The wind blows pretty much when it feels like it.  So it isn’t any more likely to blow during the 25 peak hours than other hours of the week.  That means the average payment you’d get for a wind kilowatt-hour would be $.11; not nearly as good as the solar.  It becomes an easy economic decision that get a better return by installing solar than wind if you take peak metering into effect.

Note that this is all a highly theoretical discussion.  It’s not clear (although I’m trying to find out) whether TOD pricing even applies to net metering in Vermont and I certainly don’t know whether it does where you live.  The best ECONOMIC decision right now is just don’t install any alternative capacity.  Incentives may get larger; prices of at least photovoltaic cells are almost certain to come down; even when the price of electricity does get high enough to make this practical, you’ll have gained rather than lost by waiting.  Better to put money into energy efficiency in the meanwhile or even in the bank where you’ll get better than 2%.  Storage heat may make sense with TOD rates; I’ll post on that if and when I know enough to make a spreadsheet.

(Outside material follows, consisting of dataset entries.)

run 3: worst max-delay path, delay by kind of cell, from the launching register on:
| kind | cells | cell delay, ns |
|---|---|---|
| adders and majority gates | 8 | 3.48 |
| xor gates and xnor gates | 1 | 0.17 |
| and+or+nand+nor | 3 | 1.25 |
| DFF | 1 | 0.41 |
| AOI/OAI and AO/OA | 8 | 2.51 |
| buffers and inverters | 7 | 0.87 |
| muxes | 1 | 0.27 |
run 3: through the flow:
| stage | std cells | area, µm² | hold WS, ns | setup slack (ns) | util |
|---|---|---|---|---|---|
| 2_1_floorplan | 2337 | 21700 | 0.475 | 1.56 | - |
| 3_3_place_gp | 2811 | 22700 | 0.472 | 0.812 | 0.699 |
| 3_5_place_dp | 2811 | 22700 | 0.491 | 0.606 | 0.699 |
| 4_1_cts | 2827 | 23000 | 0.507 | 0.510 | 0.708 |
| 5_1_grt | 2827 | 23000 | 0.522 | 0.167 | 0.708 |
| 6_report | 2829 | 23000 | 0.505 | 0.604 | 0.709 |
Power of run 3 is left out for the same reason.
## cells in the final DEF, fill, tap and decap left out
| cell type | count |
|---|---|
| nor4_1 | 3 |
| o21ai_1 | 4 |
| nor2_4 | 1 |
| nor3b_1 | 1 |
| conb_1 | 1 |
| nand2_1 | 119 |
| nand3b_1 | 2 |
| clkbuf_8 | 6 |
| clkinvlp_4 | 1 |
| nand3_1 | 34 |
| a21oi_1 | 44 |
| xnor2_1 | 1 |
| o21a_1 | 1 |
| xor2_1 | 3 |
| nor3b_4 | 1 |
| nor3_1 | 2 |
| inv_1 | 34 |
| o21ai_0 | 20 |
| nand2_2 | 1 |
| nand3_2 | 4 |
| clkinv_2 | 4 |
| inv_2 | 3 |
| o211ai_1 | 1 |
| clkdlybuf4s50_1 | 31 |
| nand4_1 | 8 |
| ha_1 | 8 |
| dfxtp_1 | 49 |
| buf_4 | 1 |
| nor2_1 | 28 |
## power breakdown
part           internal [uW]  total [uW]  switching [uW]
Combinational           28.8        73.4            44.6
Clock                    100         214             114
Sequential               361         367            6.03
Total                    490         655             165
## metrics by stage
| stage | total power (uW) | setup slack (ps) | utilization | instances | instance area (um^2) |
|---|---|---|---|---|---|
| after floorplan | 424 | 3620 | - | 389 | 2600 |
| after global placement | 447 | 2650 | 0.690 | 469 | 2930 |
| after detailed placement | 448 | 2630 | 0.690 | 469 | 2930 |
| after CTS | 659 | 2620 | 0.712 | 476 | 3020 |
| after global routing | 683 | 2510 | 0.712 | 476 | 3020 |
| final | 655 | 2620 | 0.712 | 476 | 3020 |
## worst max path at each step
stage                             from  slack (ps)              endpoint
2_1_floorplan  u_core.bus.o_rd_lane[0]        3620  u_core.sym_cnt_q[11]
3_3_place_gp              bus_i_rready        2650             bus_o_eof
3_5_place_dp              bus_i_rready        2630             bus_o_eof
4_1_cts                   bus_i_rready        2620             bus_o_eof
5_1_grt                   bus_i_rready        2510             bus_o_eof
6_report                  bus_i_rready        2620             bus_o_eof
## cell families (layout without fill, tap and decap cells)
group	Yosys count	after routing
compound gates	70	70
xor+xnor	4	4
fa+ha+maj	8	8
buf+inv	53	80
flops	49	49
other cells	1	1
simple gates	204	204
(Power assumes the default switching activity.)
## config.mk

```make
export PLATFORM = sky130hd
export DESIGN_NAME = counter_display_ndigit_flat
export DESIGN_NICKNAME = d
export VERILOG_FILES = /design/src/rtl/counter_display_ndigit_if.sv /design/src/rtl/counter_display_ndigit.sv /design/src/flat_wrapper.sv
export SDC_FILE = /design/constraint.sdc
export NUM_CORES = 1
export LEC_CHECK = 0
export CORE_MARGIN = 5
export CORE_UTILIZATION = 58
export CTS_CLUSTER_DIAMETER = 120
export DETAILED_ROUTE_END_ITERATION = 10
export GPL_ROUTABILITY_DRIVEN = 0
export MAX_ROUTING_LAYER = met4
export PLACE_DENSITY_LB_ADDON = 0.05
export SYNTH_ARGS = -nofsm -noshare
export SYNTH_HDL_FRONTEND = slang
export SYNTH_SLANG_ARGS = --single-unit
```

## constraint.sdc

```tcl
create_clock -name clk -period 3.59 [get_ports clk]
set_clock_uncertainty 0.1 [all_clocks]
set_input_delay 0.5385 -clock clk [delete_from_list [all_inputs] [get_ports clk]]
set_output_delay 0.5385 -clock clk [all_outputs]
set_load 0.02 [all_outputs]
```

But, even when making an uneconomic investment decision for personal reasons, the economics of time of day pricing are interesting because they show which alternative gives you the most green for the buck.  When you feed power from a wind turbine into the grid off peak in Vermont, you’re displacing power from Hydro Quebec or Vermont Yankee nuclear;  the hydro power is imported but from our friends; the nuclear fuel is probably domestic; neither generate any greenhouse gasses.  When you generate solar power on peak, you’re helping to avoid spooling up a natural gas turbine.  The natural gas may come from Canada or the US but has a higher likelihood of coming from somewhere less friendly.  And natural gas is a fossil fuel.

Some day, probably not too far in the future, people will be installing alternative generating capacity for good economic reasons.  When they do TOD pricing will be important in helping them make decisions which are both rational for themselves and for the community and economy as a whole.  TOD pricing may be a bargain for you today without any investment, BTW, if you’re not home during the day or are willing to govern your use of electricity by the clock.  For some reason utilities don’t seem to advertise its availability so you may well want to ask.